Nerkin Sznek (Ներքին Սզնեք) or Ashagy Yemishjan (Aşağı Yemişcan) is a village in the Khojaly District of Azerbaijan, in the region of Nagorno-Karabakh. Until 2023 it was controlled by the breakaway Republic of Artsakh. The village had an ethnic Armenian-majority population until the expulsion of the Armenian population of Nagorno-Karabakh by Azerbaijan following the 2023 Azerbaijani offensive in Nagorno-Karabakh.

== History ==
During the Soviet period, the village was part of the Askeran District of the Nagorno-Karabakh Autonomous Oblast.

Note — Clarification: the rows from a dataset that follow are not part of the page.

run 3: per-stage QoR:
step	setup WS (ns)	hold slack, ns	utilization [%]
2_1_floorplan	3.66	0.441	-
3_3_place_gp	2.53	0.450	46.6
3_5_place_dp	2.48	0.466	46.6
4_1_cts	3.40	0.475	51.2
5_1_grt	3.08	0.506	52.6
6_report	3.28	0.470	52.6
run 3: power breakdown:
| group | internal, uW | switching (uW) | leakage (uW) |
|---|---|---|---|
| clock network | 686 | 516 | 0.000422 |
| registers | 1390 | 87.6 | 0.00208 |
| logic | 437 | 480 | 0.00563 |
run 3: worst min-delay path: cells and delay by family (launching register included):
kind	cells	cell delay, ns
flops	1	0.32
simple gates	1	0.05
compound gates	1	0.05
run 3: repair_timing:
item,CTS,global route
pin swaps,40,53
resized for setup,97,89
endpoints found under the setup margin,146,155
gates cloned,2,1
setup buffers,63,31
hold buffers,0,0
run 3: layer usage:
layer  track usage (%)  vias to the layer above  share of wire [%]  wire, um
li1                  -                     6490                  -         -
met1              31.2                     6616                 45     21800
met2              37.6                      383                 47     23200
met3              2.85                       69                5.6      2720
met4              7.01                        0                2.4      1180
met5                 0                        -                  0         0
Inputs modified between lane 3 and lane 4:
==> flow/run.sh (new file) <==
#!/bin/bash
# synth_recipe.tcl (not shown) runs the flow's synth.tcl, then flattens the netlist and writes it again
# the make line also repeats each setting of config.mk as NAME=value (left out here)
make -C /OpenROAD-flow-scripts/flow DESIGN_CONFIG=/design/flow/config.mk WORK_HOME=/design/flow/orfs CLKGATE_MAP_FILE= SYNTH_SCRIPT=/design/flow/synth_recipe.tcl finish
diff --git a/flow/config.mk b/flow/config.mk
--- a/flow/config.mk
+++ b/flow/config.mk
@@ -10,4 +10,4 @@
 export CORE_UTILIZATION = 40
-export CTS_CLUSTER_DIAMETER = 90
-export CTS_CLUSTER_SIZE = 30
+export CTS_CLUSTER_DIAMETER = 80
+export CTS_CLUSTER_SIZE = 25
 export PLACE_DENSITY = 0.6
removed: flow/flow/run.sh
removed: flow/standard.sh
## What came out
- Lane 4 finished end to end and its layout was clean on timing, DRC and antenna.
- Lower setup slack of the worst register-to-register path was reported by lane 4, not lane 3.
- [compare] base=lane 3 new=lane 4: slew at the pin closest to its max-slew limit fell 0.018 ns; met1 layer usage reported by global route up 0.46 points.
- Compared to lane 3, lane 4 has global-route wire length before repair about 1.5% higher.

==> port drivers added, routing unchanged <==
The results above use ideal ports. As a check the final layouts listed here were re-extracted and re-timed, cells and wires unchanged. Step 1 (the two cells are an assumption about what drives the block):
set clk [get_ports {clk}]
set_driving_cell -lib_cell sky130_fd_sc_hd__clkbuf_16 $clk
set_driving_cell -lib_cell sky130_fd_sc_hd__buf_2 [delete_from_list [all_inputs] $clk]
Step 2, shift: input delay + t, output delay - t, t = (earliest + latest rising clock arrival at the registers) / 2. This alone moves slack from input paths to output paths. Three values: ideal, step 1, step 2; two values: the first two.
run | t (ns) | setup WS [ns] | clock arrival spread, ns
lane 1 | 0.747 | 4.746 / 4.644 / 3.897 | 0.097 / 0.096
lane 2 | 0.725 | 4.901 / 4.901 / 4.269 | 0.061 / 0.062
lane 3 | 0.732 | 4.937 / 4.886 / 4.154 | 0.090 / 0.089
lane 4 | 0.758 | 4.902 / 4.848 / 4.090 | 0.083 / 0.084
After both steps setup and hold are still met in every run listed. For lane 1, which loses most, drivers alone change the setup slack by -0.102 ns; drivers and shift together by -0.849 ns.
This is an optimization exercise on Yosys and OpenROAD, whose aim is small area, a short achievable clock period and few clock cycles, not a production implementation.
In this exercise RTL edits were held to simulation tests only and were not proved equivalent to the original.
Power is estimated from default activity; no workload was simulated.

File: flow/run.sh
#!/bin/bash
# synth_recipe.tcl (not shown) runs the flow's synth.tcl, then flattens the netlist and writes it again
# the make line also repeats each setting of config.mk as NAME=value (left out here)
make -C /OpenROAD-flow-scripts/flow DESIGN_CONFIG=/design/flow/config.mk WORK_HOME=/design/flow/orfs CLKGATE_MAP_FILE= SYNTH_SCRIPT=/design/flow/synth_recipe.tcl finish
File: flow/config.mk
export PLATFORM = sky130hd
export DESIGN_NAME = hrpt_sync
export DESIGN_NICKNAME = hrpt_sync
export VERILOG_FILES = /design/flow/design.v
export SDC_FILE = /design/flow/constraint.sdc
export NUM_CORES = 4
export LEC_CHECK = 0
export CAP_MARGIN = 20
export CORE_MARGIN = 2
export CORE_UTILIZATION = 40
export PLACE_DENSITY = 0.6
export SLEW_MARGIN = 20
File: flow/constraint.sdc
create_clock -name core_clock -period 10.0 [get_ports {clk}]
set_input_delay 2.0000 -clock core_clock [delete_from_list [all_inputs] [get_ports {clk}]]
set_output_delay 2.0000 -clock core_clock [all_outputs]
set_load 0.01 [all_outputs]
File: flow/design.v
module hrpt_sync #(
    parameter STRIDE_BITS   = 8192,
    parameter RESYNC_BUDGET = 8192
) (
    input  wire        clk,
    input  wire        rst,
    input  wire        in_valid,
    output wire        in_ready,
    input  wire [7:0]  in_data,
    input  wire        in_last,
    output reg         fs_valid,
    output reg  [31:0] fs_pos,
    output reg         done,
    output reg  [19:0] fs_count,
    output reg         empty
);
    localparam [31:0] MARKER = 32'h1ACFFC1D;
    localparam W = 32;
    localparam [5:0] T0 = 6'd1;    
    localparam [5:0] T1 = 6'd4;    
    localparam [5:0] T2 = 6'd2;    
    localparam [5:0] T3 = 6'd8;    
    localparam N_GOOD = 5;
    localparam N_BAD  = 5;
    localparam N_SLIP = 2;
    localparam [1:0] S_UNLOCKED = 2'd0;
    localparam [1:0] S_SOFT     = 2'd1;
    localparam [1:0] S_RESYNC   = 2'd2;
    localparam [1:0] S_HARD     = 2'd3;
    localparam BADW = $clog2(RESYNC_BUDGET + 1);
    reg [7:0]  byte_q;
    reg [3:0]  bits_left;
    reg        last_q;
    assign in_ready = (bits_left <= 4'd1);
    wire       bit_en  = (bits_left != 4'd0);
    wire       cur_bit = byte_q[7];
    wire       end_cap = bit_en && (bits_left == 4'd1) && last_q;
    reg [31:0]     window;      
    reg [31:0]     nbits;       
    reg [31:0]     pos;         
    reg [1:0]      st;
    reg [2:0]      good;
    reg [BADW-1:0] bad;
    reg            streak;
    reg            pend;        
    reg [31:0]     pend_pos;
    reg [19:0]     count;
    wire [31:0] window_n = {window[30:0], cur_bit};
    wire [31:0] nbits_n  = nbits + 32'd1;
    wire [31:0] diff = window_n ^ MARKER;
    reg  [5:0]  hdist;
    integer i;
    always @(*) begin
        hdist = 6'd0;
        for (i = 0; i < W; i = i + 1)
            hdist = hdist + {5'd0, diff[i]};
    end
    wire eval = (nbits_n == pos + W);
    wire confirm = pend && (nbits_n == pend_pos + STRIDE_BITS);
    reg [5:0]      thr;
    reg            accept;
    reg [1:0]      st_n;
    reg [2:0]      good_n;
    reg [BADW-1:0] bad_n;
    reg            streak_n;
    reg [31:0]     step_n;
    always @(*) begin
        case (st)
            S_UNLOCKED: thr = T0;
            S_SOFT:     thr = T1;
            S_RESYNC:   thr = T2;
            default:    thr = T3;
        endcase
        accept   = (hdist <= thr);
        st_n     = st;
        good_n   = 3'd0;
        bad_n    = {BADW{1'b0}};
        streak_n = 1'b0;
        case (st)
            S_UNLOCKED: begin
                if (accept)
                    st_n = S_SOFT;
                else
                    st_n = S_UNLOCKED;
            end
            S_SOFT: begin
                if (accept) begin
                    streak_n = 1'b1;
                    if (good + 3'd1 == N_GOOD) begin
                        st_n = S_HARD;
                    end else begin
                        st_n   = S_SOFT;
                        good_n = good + 3'd1;
                    end
                end else if (streak && (bad + 1 == N_SLIP)) begin
                    st_n = S_RESYNC;
                end else if (!streak && (bad + 1 == N_BAD)) begin
                    st_n = S_UNLOCKED;
                end else begin
                    st_n     = S_SOFT;
                    bad_n    = bad + 1'b1;
                    streak_n = streak;
                end
            end
            S_RESYNC: begin
                if (accept) begin
                    st_n = S_SOFT;
                end else if (bad + 1 == RESYNC_BUDGET) begin
                    st_n = S_UNLOCKED;
                end else begin
                    st_n  = S_RESYNC;
                    bad_n = bad + 1'b1;
                end
            end
            default: begin  
                streak_n = 1'b1;
                if (accept)
                    st_n = S_HARD;
                else
                    st_n = S_SOFT;
            end
        endcase
        if (st_n == S_SOFT || st_n == S_HARD)
            step_n = STRIDE_BITS;
        else
            step_n = 32'd1;
    end
    always @(posedge clk) begin
        if (rst) begin
            byte_q    <= 8'd0;
            bits_left <= 4'd0;
            last_q    <= 1'b0;
            window    <= 32'd0;
            nbits     <= 32'd0;
            pos       <= 32'd0;
            st        <= S_UNLOCKED;
            good      <= 3'd0;
            bad       <= {BADW{1'b0}};
            streak    <= 1'b0;
            pend      <= 1'b0;
            pend_pos  <= 32'd0;
            count     <= 20'd0;
            fs_valid  <= 1'b0;
            fs_pos    <= 32'd0;
            done      <= 1'b0;
            fs_count  <= 20'd0;
            empty     <= 1'b0;
        end else begin
            fs_valid <= 1'b0;
            done     <= 1'b0;
            if (bit_en) begin
                byte_q    <= {byte_q[6:0], 1'b0};
                bits_left <= bits_left - 4'd1;
                window    <= window_n;
                nbits     <= nbits_n;
                if (confirm) begin
                    fs_valid <= 1'b1;
                    fs_pos   <= pend_pos;
                    pend     <= 1'b0;
                end
                if (eval) begin
                    st     <= st_n;
                    good   <= good_n;
                    bad    <= bad_n;
                    streak <= streak_n;
                    pos    <= pos + step_n;
                    if (accept) begin
                        pend     <= 1'b1;
                        pend_pos <= pos;
                    end
                end
                if (confirm)
                    count <= count + 20'd1;
                if (end_cap) begin
                    done     <= 1'b1;
                    fs_count <= count + {19'd0, confirm};
                    empty    <= (count + {19'd0, confirm}) == 20'd0;
                    window   <= 32'd0;
                    nbits    <= 32'd0;
                    pos      <= 32'd0;
                    st       <= S_UNLOCKED;
                    good     <= 3'd0;
                    bad      <= {BADW{1'b0}};
                    streak   <= 1'b0;
                    pend     <= 1'b0;
                    count    <= 20'd0;
                end
            end
            if (in_valid && in_ready) begin
                byte_q    <= in_data;
                bits_left <= 4'd8;
                last_q    <= in_last;
            end
        end
    end
endmodule
==> metrics.md <==
| Metric | Value |
|---|---|
| Result of the run | `complete, no violations` |
| Row Count | `71` |
| Period utilisation layout | `81.39%` |
| Routed via count | `about 14,000` |
| WL met2 | `just over 20 mm` |
| Clock buffer count from CTS | `28` |
| Root Driver | `clkbuf_16` |
| Crit-path slowest cell | `fa_1` |
| Largest family of logic cells by synthesized area | `simple AND/OR/NAND/NOR gates` |
| Reg2reg setup slack | `around 1.9 ns` |
| Final core occ | `45.01%` |
| Vias in the first global route | `12,980` |
| Global-route wire length before repair | `72.33 mm` |
| Mapped Cells | `1,903` |
| Netlist Area Pre-Place | `around 15,000 sq um` |
| Sequential power share | `37.3%` |
| Total power | `roughly 2.6 mW` |
| Area delta synth->final | `11.54%` |
| WL final | `about 45 mm` |
| # setup viols final | `0` |
| Setup TNS | `0 ns` |
| Initial core utilization | `just over 40%` |
| Sw Share | `about 33%` |
| Clock power frac | `just under 40%` |
| Internal | `1.774 mW` |
| Syn nets | `between 1,500 and 2,000` |
| Worst-Skew Late Latency | `between 0.5 and 0.6 ns` |
| HPWL Detailed | `around 31 mm` |
| Most Frequent Cell on Critical Path | `fa_1` |
| Asr flop ratio synth | `0%` |
| Largest buffer count on any clock path | `3` |
| Io pins | `68` |
| Pins Over Slew Limit | `0` |
| DP Cell Count | `2,335` |
| Compound-Gate Fraction of Synth Area | `between 10% and 20%` |
| Skew final | `~0.022 ns` |
| H-tree depth | `1` |
| Cells on worst reg2reg path | `32` |
| Post-synth top flop | `dfxtp_1` |
| Antenna fix cells | `0` |
| TritonCTS clock tree | `built` |
| Simple-gate share of the synthesized area | `a little over a quarter` |
| Post-DP Area | `approximately 16,000 sq um` |
| Gpl congestion | `around 0.95` |
| Final #Nets | `1,922` |
| Power per cell area | `roughly 160 nW/um^2` |
| Mux cell area share after synthesis | `4.168%` |
| CP max stage delay | `~0.53 ns` |
| WP buf/inv | `7` |
| Global-route usage over all layers | `22.88%` |
| Crit path DAT | `just under 9 ns` |
| Clk slew on worst S/H paths | `roughly 0.07 ns` |
| WL met3 | `2.883 mm` |
| Worst min path class | `flip-flop to flip-flop` |
| Layout cells sized above 1 | `4.803%` |
| Min Tclk post-route | `about 8.1 ns` |
| Hold_buf cts | `0` |
| Mean Syn Cell Area | `7.950 sq um` |
| Largest net degree at the start of global routing | `106` |
| Worst-Margin Slew | `between 1 and 1.5 ns` |
| Overflow left after global routing | `0` |
| Post-CTS setup buffers | `0` |
| Number of fill cells | `3,769` |
| WL met1 | `around 21 mm` |
| Seq/Total Area, Yosys | `a little under a third` |
| Vias per cell | `~5.9` |
| Cells resized by post-CTS repair | `0` |
| CP delay by family, top | `adder cells` |
| DRC viols | `0` |
| Die area | `about 39,000 sq um` |
| Post-synthesis adder-cell area fraction | `5.822%` |
| Critical Path Stages | `32` |
| Seq cells post-synth | `about 240` |
| Routed length per instance | `around 19 um` |
| Maxcap violations | `0` |
| RSZ-0062 raised after global routing | `false` |
| Max layer used | `met4` |
| CTS Sinks | `around 240` |
| IO buf count | `67` |
| Finished Cell Area | `between 15,000 and 20,000 sq um` |
| Cell variety after synth | `74` |
| Comb power frac | `23.0%` |
| Crit Path Category | `flip-flop to flip-flop` |
| Worst IR Drop VDD | `0.1981 mV` |
| WP data required | `10.51 ns` |
| Die height | `a little under 200 um` |
| Normalized max-slew margin | `between 20% and 30%` |
| Crit. End Element | `flip-flop` |
| Fin. Hold Viols | `0` |
| Initial antenna violation count | `0` |
| Non-Filler Instances | `approximately 2,400` |
| Static Leak | `about 6.1 nW` |
| Post-route ant nets | `0` |
| Xor-xnor portion of the synthesized cell area | `approximately 8.5%` |
| Psw | `approximately 0.86 mW` |
| DR pass1 iterations | `7` |
| CORE AREA | `about 37,000 sq um` |
| Crit Path Max Fanout | `37` |
| Post-synth EDFFs | `0` |
| Die width | `198.5 um` |
| Startpoint Class | `flip-flop` |
| 1st-iter DRT viols | `about 1,400` |
| Worst Hold Depth | `2` |
| Synth warn | `1` |
| Fmax | `approximately 120 MHz` |
This design comes from an exercise in tuning for small area, a short achievable clock period and few clock cycles on the open sky130 flow, not from production work.
In this exercise RTL edits were held to simulation tests only and were not proved equivalent to the original.
Power and IR drop assume default switching activity.

Setup of maple:
Design rfd_bin_decoder, start of the top module:
module rfd_bin_decoder (
    input  wire        clk,
    input  wire        rst,         
    input  wire        in_valid,
    input  wire [7:0]  in_byte,
    output wire        in_ready,
    output wire        out_valid,
    input  wire        out_ready,
    output wire        out_ok,
    output wire [7:0]  out_len,
    output wire [15:0] out_pm1,
    output wire [15:0] out_pm2,
    output wire [15:0] out_n,
    output wire [15:0] out_m,
    output wire [15:0] out_g,
    output wire [31:0] out_x,
    output wire [31:0] out_y,
    output wire [31:0] out_z,
    output wire [31:0] out_e,
    output wire [31:0] out_f,
    output wire [7:0]  out_t,
    output wire [31:0] out_s,
    output wire [31:0] out_p,
    output wire [31:0] out_i,
    output wire [31:0] out_j,
    output wire [31:0] out_r,
    output wire [6:0]  out_tlen,
    input  wire [6:0]  text_addr,
    output wire [7:0]  text_byte
);
==> flow/config.mk <==
export PLATFORM = sky130hd
export DESIGN_NAME = rfd_bin_decoder
export DESIGN_NICKNAME = rfd_bin_decoder
export VERILOG_FILES = /design/flow/design.v
export SDC_FILE = /design/flow/constraint.sdc
export NUM_CORES = 4
export LEC_CHECK = 0
export CAP_MARGIN = 20
export CORE_MARGIN = 2
export CORE_UTILIZATION = 40
export PLACE_DENSITY = 0.6
export SLEW_MARGIN = 20
export SYNTH_HIERARCHICAL = 1
==> flow/constraint.sdc <==
create_clock -name core_clock -period 14.0 [get_ports {clk}]
set_input_delay 2.8000 -clock core_clock [delete_from_list [all_inputs] [get_ports {clk}]]
set_output_delay 2.8000 -clock core_clock [all_outputs]
set_load 0.01 [all_outputs]
standard.sh (not shown) runs the stock make flow with config.mk's settings and CLKGATE_MAP_FILE= SYNTH_SCRIPT=/design/flow/synth_recipe.tcl, a recipe that flattens the netlist after the stock synthesis.
==> flow/flow/run.sh <==
#!/bin/bash
# Standard ORFS layout (the standard.sh, unchanged synthesis) with three
# layout knobs: port buffers use the small buf_1 cell, CTS inserts no dummy
# loads, and repair_timing aims for a larger setup margin so the
# text_addr -> text_byte path is sized for speed.
set -euo pipefail
MARGIN=$(cat flow/margin.txt)
bash standard.sh \
  'BUFFER_PORTS_ARGS=-buffer_cell sky130_fd_sc_hd__buf_1' \
  "CTS_ARGS=-sink_clustering_enable -repair_clock_nets -dont_use_dummy_load -buf_list {$(cat flow/ctsbufs.txt)} $(cat flow/ctsextra.txt)" \
  "SETUP_SLACK_MARGIN=${MARGIN}" \
  finish > make_finish.log 2>&1
==> flow/flow/ctsbufs.txt <==
sky130_fd_sc_hd__clkbuf_4 sky130_fd_sc_hd__clkbuf_8
==> flow/flow/ctsextra.txt <==
-sink_clustering_size 16 -sink_clustering_max_diameter 50
==> flow/flow/margin.txt <==
7.5
maple ended with every stage complete and zero timing, DRC or antenna violations.
Testbench counts of maple, summed over its fixed seeds: cycles 54,262.
## Diff of input files: willow against maple
==> flow/flow/margin.txt <==
7
### Flow results
- Compared willow against maple; worst path arrival time within noise.
- willow vs. maple: final setup violation count neither gained nor lost much, total power lost 1.8%.
- Diff maple -> willow | part of the power in combinational logic | decrease of 1.0 points
Relative to willow, the following input files were edited for pepper:
-- flow/flow/run.sh --
<<< willow, line 8
bash standard.sh \
  'BUFFER_PORTS_ARGS=-buffer_cell sky130_fd_sc_hd__buf_1' \
  "CTS_ARGS=-sink_clustering_enable -repair_clock_nets -dont_use_dummy_load -buf_list {$(cat flow/ctsbufs.txt)} $(cat flow/ctsextra.txt)" \
  "SETUP_SLACK_MARGIN=${MARGIN}" \
  finish > make_finish.log 2>&1
>>> pepper, line 8
bash standard.sh \
  'BUFFER_PORTS_ARGS=-buffer_cell sky130_fd_sc_hd__buf_1' \
  "CTS_ARGS=-sink_clustering_enable -repair_clock_nets -dont_use_dummy_load -buf_list {$(cat flow/ctsbufs.txt)}" \
  "SETUP_SLACK_MARGIN=${MARGIN}" \
  finish > make_finish.log 2>&1
==> flow/flow/margin.txt <==
6
removed: flow/flow/ctsextra.txt
## What came out
Compared with willow, pepper shows total of clock buffers placed in the layout that has gone up by more than half. Via count, pepper and willow: smaller value in pepper. Internal cell power deteriorates in pepper relative to willow. Power spent charging and discharging nets delta (pepper − willow): unfavourable. Combined area of the multi-input logic cells for pepper is lower than for willow. Compared to willow, pepper shows a narrower setup margin. Diff willow -> pepper: parity-gate share of the synthesized area counting xor and xnor cells did not really move, design area went down. Looking at pre-CTS setup slack, pepper sits 0.16 ns lower than willow does. pepper vs willow: depth of the CTS H-tree up.
The inputs of sierra differ from those of pepper as listed below.
- changing PLACE_DENSITY from 0.6 to 0.65
- changing CORE_UTILIZATION from 40 to 50
-- flow/flow/run.sh --
<<< pepper, line 8
bash standard.sh \
  'BUFFER_PORTS_ARGS=-buffer_cell sky130_fd_sc_hd__buf_1' \
  "CTS_ARGS=-sink_clustering_enable -repair_clock_nets -dont_use_dummy_load -buf_list {$(cat flow/ctsbufs.txt)}" \
  "SETUP_SLACK_MARGIN=${MARGIN}" \
  finish > make_finish.log 2>&1
>>> sierra, line 8
bash standard.sh \
  'BUFFER_PORTS_ARGS=-buffer_cell sky130_fd_sc_hd__buf_1' \
  "CTS_ARGS=-sink_clustering_enable -repair_clock_nets -dont_use_dummy_load -buf_list {$(cat flow/ctsbufs.txt)} $(cat flow/ctsextra.txt)" \
  "SETUP_SLACK_MARGIN=${MARGIN}" \
  finish > make_finish.log 2>&1
==> flow/flow/ctsextra.txt (new file) <==
-sink_clustering_size 16 -sink_clustering_max_diameter 50
==> flow/flow/margin.txt <==
7
Results
- Of sierra and pepper, the run reporting the higher clock distribution area overhead in the final layout was pepper.
- Of sierra and pepper, the higher first-pass GRT wire length belongs to sierra.
- Relative to pepper, number of ordinary and repair buffers in the finished layout has increased by 8.1% in sierra.
- For sierra, the first element of the critical path was text_addr[0], unlike pepper, where it was text_addr[2].
- sierra vs pepper: internal power consumption down
- sierra has total stage count of the critical path above what pepper had.
- Changes observed in sierra relative to pepper: post-route fraction of the period consumed by the critical path shrank by 2.6 points, setup slack grew by 0.37 ns.
- Diff pepper -> sierra: worst setup timing slack at the placement stage went up 0.24 ns, fraction of power consumed by sequential logic climbed 4.4 points, layout filler cell count lower, clock-buffer cell count dropped 43%.
Input changes introduced in ember (baseline for comparison: sierra):
- PLACE_DENSITY changed from 0.65 to 0.6
- CORE_UTILIZATION changed from 50 to 40
==> flow/flow/ctsextra.txt <==
-sink_clustering_size 18 -sink_clustering_max_diameter 55
[summary]
The final reports for ember and sierra show reg-to-reg setup timing slack lower in the former.
[ember] proportion of total power due to net switching rose 0.24 points relative to sierra
Diff sierra -> ember: number of buffer cells added on primary ports about even; number of rows created at floorplan rose 12.
Diff sierra..ember | cell area | negligible
Taking sierra as the reference, in ember multi-input combinational cell count about even; share of total power in the clock network fell 0.4 points; sequential share of layout area fell 0.21 points.

re-timing with driven ports:
Ports are ideal in the flow. The routed layouts listed here were re-timed in OpenROAD. Step 1: set_driving_cell puts a clkbuf_16 on clk and a buf_2 on each other input, an assumption about the parent block. Step 2 also shifts input and output timing later by t, the mid clock arrival at the registers, as if the neighbouring blocks saw the same clock. Three values: ideal, step 1, step 2; two values: the first two.
run	t (ns)	setup slack, ns	worst setup path after step 2	cell pins on the clock port's net
maple	0.793	6.402 / 6.260 / 6.260	input to output	1
willow	0.791	6.414 / 6.360 / 6.360	input to output	1
pepper	0.869	5.982 / 5.960 / 5.960	input to output	1
sierra	0.746	6.351 / 6.304 / 6.304	input to output	1
ember	0.789	6.450 / 6.374 / 6.374	input to output	1
After both steps setup and hold are still met in every run listed. For maple, which loses most, drivers alone change the setup slack by -0.142 ns; drivers and shift together by -0.142 ns.
This is an optimization exercise on Yosys and OpenROAD, whose aim is small area, not a production implementation. Only simulation tests tie the RTL to the original design; equivalence was not proved. Power and IR drop assume default switching activity.

**design/flow/run.sh**
```bash
#!/bin/bash
# synth_recipe.tcl (not shown) runs the flow's synth.tcl, then flattens the netlist and writes it again
# the make line also repeats each setting of config.mk as NAME=value (left out here)
make -C /OpenROAD-flow-scripts/flow DESIGN_CONFIG=/design/flow/config.mk WORK_HOME=/design/flow/orfs CLKGATE_MAP_FILE= SYNTH_SCRIPT=/design/flow/synth_recipe.tcl finish
```
**design/flow/config.mk**
```make
export PLATFORM = sky130hd
export DESIGN_NAME = modbus_requester
export DESIGN_NICKNAME = modbus_requester
export VERILOG_FILES = /design/flow/design.v
export SDC_FILE = /design/flow/constraint.sdc
export NUM_CORES = 4
export LEC_CHECK = 0
export CAP_MARGIN = 20
export CORE_MARGIN = 2
export CORE_UTILIZATION = 40
export PLACE_DENSITY = 0.6
export SLEW_MARGIN = 20
```
**design/flow/constraint.sdc**
```tcl
create_clock -name core_clock -period 10.0 [get_ports {clk}]
set_input_delay 2.0000 -clock core_clock [delete_from_list [all_inputs] [get_ports {clk}]]
set_output_delay 2.0000 -clock core_clock [all_outputs]
set_load 0.01 [all_outputs]
```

== Historical heritage sites ==
Historical heritage sites in and around the village include an 18th/19th-century cemetery, the church of Surb Astvatsatsin (Սուրբ Աստվածածին, lit. 'Holy Mother of God') built in 1849, a 19th-century watermill, and a 19th-century spring monument.

== Economy and culture ==
The population is mainly engaged in agriculture and animal husbandry. As of 2015, the village has a municipal building, a house of culture, a medical centre, and a secondary school that is shared with the neighboring village of Verin Sznek.

== Demographics ==
The village has an ethnic Armenian-majority population, had 129 inhabitants in 2005, and 131 inhabitants in 2015.